Umbrella Killer Admits Prison Assault

Published 10th Dec 2014

A killer who stabbed a man to death in Glasgow with an umbrella has had his time behind bars extended for attacking a fellow prisoner. Gerald Rowatt, 42, punched Christopher Mason on the head at Low Moss prison earlier this year. Mason - who suffered a cut head and needed four stitches - alerted staff after the attack on him. Rowatt pled guilty at Glasgow Sheriff Court to the assault on May 29, this year. Passing a sentence of 328 days, Sheriff Kenneth Mitchell: "You're not entitled to assault another prisoner". He told Rowatt: "Crimes of this sort cannot be tolerated." Rowatt's release date for the killing is in September 2017 but he will now serve his new sentence after that. The court heard Rowatt was given permission to go into Mason's cell in the Clyde Wing of Low Moss prison after being invited in by him. He left the cell area but returned to it with two other inmates. It was then Rowatt punched Mason to the right side of his head - making him bleed. Mason was able to get up and make his way out of the cell and alert staff.

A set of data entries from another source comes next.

<file path="src/rtl/dtt_pkg.sv">
package dtt_pkg;
  // control word as stored per timer
  typedef struct packed {
    logic       reload;   // 1 = auto-reload, 0 = single-shot
    logic [2:0] sel;      // source code
  } tmr_ctrl_t;

  localparam int CTRL_W     = 4;
  localparam int SEL_W      = 3;
  localparam int FIRST_CODE = 4;   // lowest code that maps to a strobe

  // offsets inside one timer slot (slot = 16 bytes)
  localparam logic [3:0] SLOT_LIMIT = 4'h0;
  localparam logic [3:0] SLOT_COUNT = 4'h4;
  localparam logic [3:0] SLOT_CTRL  = 4'h8;

  // shared interrupt registers
  localparam logic [6:0] A_MASK  = 7'h48;
  localparam logic [6:0] A_ACK   = 7'h4C;
  localparam logic [6:0] A_MSTAT = 7'h54;
  localparam logic [6:0] A_END   = 7'h5C;
endpackage

</file>
<file path="src/rtl/tick_sel.sv">
module tick_sel import dtt_pkg::*; #(
  parameter int N_SRC = 4
) (
  input  logic [SEL_W-1:0] sel,
  input  logic [N_SRC-1:0] src_en,
  output logic             tick
);
  // codes below FIRST_CODE select nothing: no tick at all
  always_comb begin
    tick = 1'b0;
    for (int i = 0; i < N_SRC; i++) begin
      if (sel == SEL_W'(FIRST_CODE + i)) tick = src_en[i];
    end
  end
endmodule

</file>
<file path="src/rtl/countdown_unit.sv">
module countdown_unit import dtt_pkg::*; #(
  parameter int CNT_W = 32
) (
  input  logic             clk,
  input  logic             rst_n,
  input  logic             limit_we,
  input  logic             ctrl_we,
  input  logic [CNT_W-1:0] wdata,
  input  tmr_ctrl_t        ctrl_in,
  input  logic             tick,
  output logic [CNT_W-1:0] limit_q,
  output tmr_ctrl_t        ctrl_q,
  output logic [CNT_W-1:0] count_q,
  output logic             expire
);
  logic running;
  logic at_end;

  assign at_end = (count_q <= CNT_W'(1));
  assign expire = running && tick && at_end && !ctrl_we;

  always_ff @(posedge clk or negedge rst_n) begin
    if (!rst_n) begin
      limit_q <= '0;
      ctrl_q  <= '0;
      count_q <= '0;
      running <= 1'b0;
    end else begin
      if (limit_we) limit_q <= wdata;
      if (ctrl_we) begin
        ctrl_q  <= ctrl_in;
        count_q <= limit_q;
        running <= 1'b1;
      end else if (running && tick) begin
        if (at_end) begin
          if (ctrl_q.reload) begin
            count_q <= limit_q;
          end else begin
            count_q <= '0;
            running <= 1'b0;
          end
        end else begin
          count_q <= count_q - CNT_W'(1);
        end
      end
    end
  end

  // control write loads the limit
  p_load_limit_r2: assert property (@(posedge clk) disable iff (!rst_n)
    ctrl_we |=> count_q == $past(limit_q));
  // no tick, no change
  p_hold_idle_r4: assert property (@(posedge clk) disable iff (!rst_n)
    (!ctrl_we && !tick) |=> $stable(count_q));
  // one step down per tick
  p_step_r4: assert property (@(posedge clk) disable iff (!rst_n)
    (!ctrl_we && tick && running && !at_end) |=> count_q == $past(count_q) - CNT_W'(1));
  // auto-reload on expiry
  p_reload_r5: assert property (@(posedge clk) disable iff (!rst_n)
    (expire && ctrl_q.reload) |=> count_q == $past(limit_q));
  // single-shot parks
  p_park_r6: assert property (@(posedge clk) disable iff (!rst_n)
    (expire && !ctrl_q.reload) |=> (count_q == '0 && !running));
endmodule

</file>
<file path="src/rtl/irq_ctrl.sv">
module irq_ctrl #(
  parameter int N_TMR = 2
) (
  input  logic             clk,
  input  logic             rst_n,
  input  logic [N_TMR-1:0] expire,
  input  logic             mask_we,
  input  logic             ack_we,
  input  logic [N_TMR-1:0] wbits,
  output logic [N_TMR-1:0] mask_q,
  output logic [N_TMR-1:0] raw_q,
  output logic [N_TMR-1:0] masked,
  output logic             irq
);
  logic [N_TMR-1:0] clr;

  assign clr    = ack_we ? wbits : '0;
  assign masked = raw_q & mask_q;
  assign irq    = |masked;

  always_ff @(posedge clk or negedge rst_n) begin
    if (!rst_n) begin
      mask_q <= '0;
      raw_q  <= '0;
    end else begin
      if (mask_we) mask_q <= wbits;
      raw_q <= (raw_q & ~clr) | expire;   // set beats clear
    end
  end

  // expiry always lands, acknowledge or not
  p_set_wins_r8: assert property (@(posedge clk) disable iff (!rst_n)
    (expire != '0) |=> ((raw_q & $past(expire)) == $past(expire)));
  // acknowledged bits drop unless re-set
  p_ack_clears_r8: assert property (@(posedge clk) disable iff (!rst_n)
    ack_we |=> ((raw_q & $past(wbits & ~expire)) == '0));
  // raw bits only move on expiry or acknowledge
  p_raw_hold_r7: assert property (@(posedge clk) disable iff (!rst_n)
    (!ack_we && expire == '0) |=> $stable(raw_q));
endmodule

</file>
<file path="src/rtl/dual_tick_timer.sv">
module dual_tick_timer import dtt_pkg::*; #(
  parameter int CNT_W  = 32,
  parameter int N_SRC  = 4,
  parameter int ADDR_W = 7
) (
  input  logic              clk,
  input  logic              rst_n,
  input  logic [N_SRC-1:0]  tick_en,
  input  logic              bus_valid,
  output logic              bus_ready,
  input  logic              bus_write,
  input  logic [ADDR_W-1:0] bus_addr,
  input  logic [31:0]       bus_wdata,
  output logic              rsp_valid,
  output logic [31:0]       rsp_rdata,
  output logic              irq
);
  localparam int N_TMR  = 2;
  localparam int SLOT_W = ADDR_W - 4;

  logic             legal, wr_ok, rd_ok;
  logic [N_TMR-1:0] expire, mask_q, raw_q, masked;
  logic [CNT_W-1:0] limit_a [N_TMR];
  logic [CNT_W-1:0] count_a [N_TMR];
  tmr_ctrl_t        ctrl_a  [N_TMR];
  logic [31:0]      rd_word;

  assign bus_ready = 1'b1;
  assign legal = (bus_addr[1:0] == 2'b00) && (bus_addr < A_END);
  assign wr_ok = bus_valid && bus_write && legal;
  assign rd_ok = bus_valid && !bus_write;

  for (genvar t = 0; t < N_TMR; t++) begin : g_tmr
    logic in_slot, tick;
    assign in_slot = (bus_addr[ADDR_W-1:4] == SLOT_W'(t));

    tick_sel #(.N_SRC(N_SRC)) u_sel (
      .sel    (ctrl_a[t].sel),
      .src_en (tick_en),
      .tick   (tick)
    );

    countdown_unit #(.CNT_W(CNT_W)) u_cnt (
      .clk      (clk),
      .rst_n    (rst_n),
      .limit_we (wr_ok && in_slot && bus_addr[3:0] == SLOT_LIMIT),
      .ctrl_we  (wr_ok && in_slot && bus_addr[3:0] == SLOT_CTRL),
      .wdata    (bus_wdata[CNT_W-1:0]),
      .ctrl_in  (tmr_ctrl_t'(bus_wdata[CTRL_W-1:0])),
      .tick     (tick),
      .limit_q  (limit_a[t]),
      .ctrl_q   (ctrl_a[t]),
      .count_q  (count_a[t]),
      .expire   (expire[t])
    );
  end

  irq_ctrl #(.N_TMR(N_TMR)) u_irq (
    .clk     (clk),
    .rst_n   (rst_n),
    .expire  (expire),
    .mask_we (wr_ok && bus_addr == A_MASK),
    .ack_we  (wr_ok && bus_addr == A_ACK),
    .wbits   (bus_wdata[N_TMR-1:0]),
    .mask_q  (mask_q),
    .raw_q   (raw_q),
    .masked  (masked),
    .irq     (irq)
  );

  always_comb begin
    rd_word = '0;
    if (legal) begin
      for (int t = 0; t < N_TMR; t++) begin
        if (bus_addr[ADDR_W-1:4] == SLOT_W'(t)) begin
          case (bus_addr[3:0])
            SLOT_LIMIT: rd_word = 32'(limit_a[t]);
            SLOT_COUNT: rd_word = 32'(count_a[t]);
            SLOT_CTRL:  rd_word = 32'(ctrl_a[t]);
            default:    rd_word = '0;
          endcase
        end
      end
      if (bus_addr == A_MASK)  rd_word = 32'(mask_q);
      if (bus_addr == A_MSTAT) rd_word = 32'(masked);
    end
  end

  always_ff @(posedge clk or negedge rst_n) begin
    if (!rst_n) begin
      rsp_valid <= 1'b0;
      rsp_rdata <= '0;
    end else begin
      rsp_valid <= rd_ok;
      rsp_rdata <= rd_ok ? rd_word : '0;
    end
  end

  // every accepted read is answered next cycle
  p_read_answered_r11: assert property (@(posedge clk) disable iff (!rst_n)
    rd_ok |=> rsp_valid);
  // no response without a read
  p_no_stray_rsp_r11: assert property (@(posedge clk) disable iff (!rst_n)
    !rd_ok |=> !rsp_valid);
  // output high implies an enabled raw bit
  p_irq_source_r9: assert property (@(posedge clk) disable iff (!rst_n)
    irq |-> ((raw_q & mask_q) != '0));
endmodule

</file>
<file path="config.mk">
export PLATFORM = sky130hd
export DESIGN_NAME = dual_tick_timer
export DESIGN_NICKNAME = d
export VERILOG_FILES = /design/src/rtl/dtt_pkg.sv /design/src/rtl/tick_sel.sv /design/src/rtl/countdown_unit.sv /design/src/rtl/irq_ctrl.sv /design/src/rtl/dual_tick_timer.sv
export SDC_FILE = /design/constraint.sdc
export NUM_CORES = 1
export LEC_CHECK = 0
export BUFFER_PORTS_ARGS = -buffer_cell sky130_fd_sc_hd__buf_2
export CAP_MARGIN = 20
export CELL_PAD_IN_SITES_DETAIL_PLACEMENT = 0
export CELL_PAD_IN_SITES_GLOBAL_PLACEMENT = 1
export CORE_MARGIN = 4
export CORE_UTILIZATION = 50
export CTS_CLUSTER_DIAMETER = 80
export DETAILED_ROUTE_END_ITERATION = 16
export PLACE_DENSITY_LB_ADDON = 0.12
export SETUP_SLACK_MARGIN = 0.05
export SLEW_MARGIN = 30
export SYNTH_ARGS = -nofsm -noshare
export SYNTH_HDL_FRONTEND = slang
export SYNTH_SLANG_ARGS = --single-unit
</file>
<file path="constraint.sdc">
create_clock -name clk -period 5.2 [get_ports clk]
set_input_delay 0.52 -clock clk [delete_from_list [all_inputs] [get_ports clk]]
set_output_delay 0.52 -clock clk [all_outputs]
set_load 0.01 [all_outputs]
</file>
==> flow_metrics.tcl <==
set metrics [dict create \
    ioPinCount 82 \
    hold_buffers 0 \
    synth_compound_area_share_pct 19.1 \
    nets 998 \
    rows 48 \
    area_growth_pct 12.9 \
    min_path_type "in2async" \
    drc 0 \
    crit_type "reg2reg" \
    synthXorXnorAreaFrac_pct 0.483 \
    p_per_area_nw_per_um2 296 \
    layout_common_cells "dfrtp_1 (175), nand2_1 (105), buf_2 (79), mux2_2 (66), a22oi_1 (61)" \
    final_max_slew_viol_count 0 \
    diodes 0 \
    setup_viol 0 \
    postSynthAreaPerCell_um2 10.2 \
    tns_ns 0 \
    rsz0062_at_grt "no" \
    insertion_delay_ns 0.44 \
    synth_top_family_by_area "simple AND/OR/NAND/NOR gates" \
    post_cts_buffers 0 \
    tightest_slew_ns 0.948 \
    synth-edff-count 0 \
    num_vias 7962 \
    outcome "complete, no violations" \
    ys_seq_area_share_pct 48.3 \
    dpl.hpwl_mm 20.7 \
    port_buffers 80 \
    die_height_um 143 \
    grt_pass1_vias 7602 \
    yosys_register_bits 175 \
    grt_pass1_wl_mm 45.9 \
    cts_tree "built" \
    end_kind "flip-flop" \
    period_share_pct 61.9 \
    cts.sinks 175 \
    via_per_inst 6.72 \
    initial_utilization_pct 51.7 \
    initialDrtViolationCount 778 \
    antenna_found_initial 0 \
    skew_ns 0.0202 \
    netlist_instances 893 \
    wl_mm 29.1 \
    cts-root-buf "clkbuf_16" \
    synth_cell_types 64 \
    clk_pin_slew_worst_paths_ns 0.07 \
    stdcell_count 1184 \
    leakage_nw 4.51 \
    ctsResizeCount 0 \
    dieArea_um2 20400 \
    detail_route.first_pass.iterations 6 \
    grt_max_degree 104 \
    globalplace.congestion 0.947 \
    yosys.area_share.adder_pct 0.552 \
    synth_warnings 0 \
    fmax_ghz 0.311 \
    ir_drop_mv 0.244 \
    clockBufferDepth 2 \
    muxShareOfSynthArea_pct 9.46 \
    synth_fp_nets 944 \
    drv_cap 0 \
    cts_made_buffers 17 \
    die_x_um 143 \
    critPathMaxFanout 31 \
    final_common_cell "dfrtp_1" \
    arrival_ns 3.52 \
    grt-ovfl-total 0 \
    place_inst 1153 \
    final.min_clock_period_ns 3.22 \
    synth_ff_type "dfrtp_1" \
    drtAntennaViolNets 0 \
    core_um2 17500 \
    wl_per_cell_um 24.6 \
    critPathLaunchType "flip-flop" \
    slew_headroom_pct 36.3 \
    hold_violations 0 \
    required_ns 5.51 \
    track_usage_pct 29.4 \
    synthSimpleGateAreaFrac_pct 19.1 \
    synthesis.area_um2 9070 \
    ys_async_sr_fraction_pct 100 \
    drive_above_1_share_pct 21.6 \
    htree_levels 4 \
]
[path summary, 6_finish.rpt]
check                           slack [ns]  cells after the start                       start                          to
min in group clk                      0.28                      2                   bus_write                   rsp_valid
worst max-delay path                  1.98                      6  g_tmr[0].u_cnt.count_q[18]  g_tmr[0].u_cnt.count_q[31]
worst max register to register        1.98                      6  g_tmr[0].u_cnt.count_q[18]  g_tmr[0].u_cnt.count_q[31]
max in group asynchronous             3.85                      2                       rst_n   g_tmr[1].u_cnt.limit_q[7]
worst min-delay path                  0.16                      1                       rst_n             u_irq.mask_q[1]
worst min register to register        0.50                      2      g_tmr[1].u_cnt.running      g_tmr[1].u_cnt.running
[cells in the mapped netlist, types with 4 or more instances]
cell type / count / area, µm²
and2_1: 4 / 25.0
nor2_1: 46 / 173
or3_1: 10 / 62.6
a21oi_1: 16 / 80.1
dfrtp_1: 175 / 4380
a221oi_1: 6 / 52.6
nand2_1: 105 / 394
o311ai_0: 20 / 175
a31oi_1: 5 / 31.3
nor4_2: 4 / 50.1
xor2_1: 4 / 35.0
o22ai_1: 25 / 156
inv_1: 8 / 30.0
buf_1: 5 / 18.8
o21ai_0: 33 / 165
nor4_1: 11 / 68.8
nor3_1: 22 / 110
a22oi_1: 61 / 458
buf_2: 16 / 80.1
ha_1: 4 / 50.1
a221o_1: 15 / 150
clkbuf_1: 34 / 128
a22o_1: 4 / 35.0
mux2i_1: 7 / 70.1
o41ai_1: 5 / 43.8
o211ai_1: 11 / 82.6
o31ai_1: 7 / 52.6
nand4_1: 10 / 62.6
nand2b_1: 4 / 25.0
nand3b_1: 4 / 30.0
a32oi_1: 10 / 87.6
or4_1: 14 / 105
mux2_2: 66 / 743
nor2b_1: 28 / 175
and3_1: 10 / 62.6
nand3_1: 41 / 205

In December 2004 Rowatt used an umbrella to fatally attack 55 year old John Rennie, the assault severing Rennie's carotid artery. Rowatt was jailed for nine years after admitting culpable homicide at the High Court in Glasgow. The killing took place on the 13th floor of Blythswood Court, Anderston, Glasgow, on December 3, 2004. Judge Lord Wheatley told Rowatt: 'I have taken into account that you had nothing to do with how this incident started but at the end of this, you found yourself holding a metal shaft - a lethal weapon.' The court heard that Rennie, who lived in the high-rise, had gone with pals to find a man who sold him a faulty phone. An argument broke out when Rowatt answered the flat door.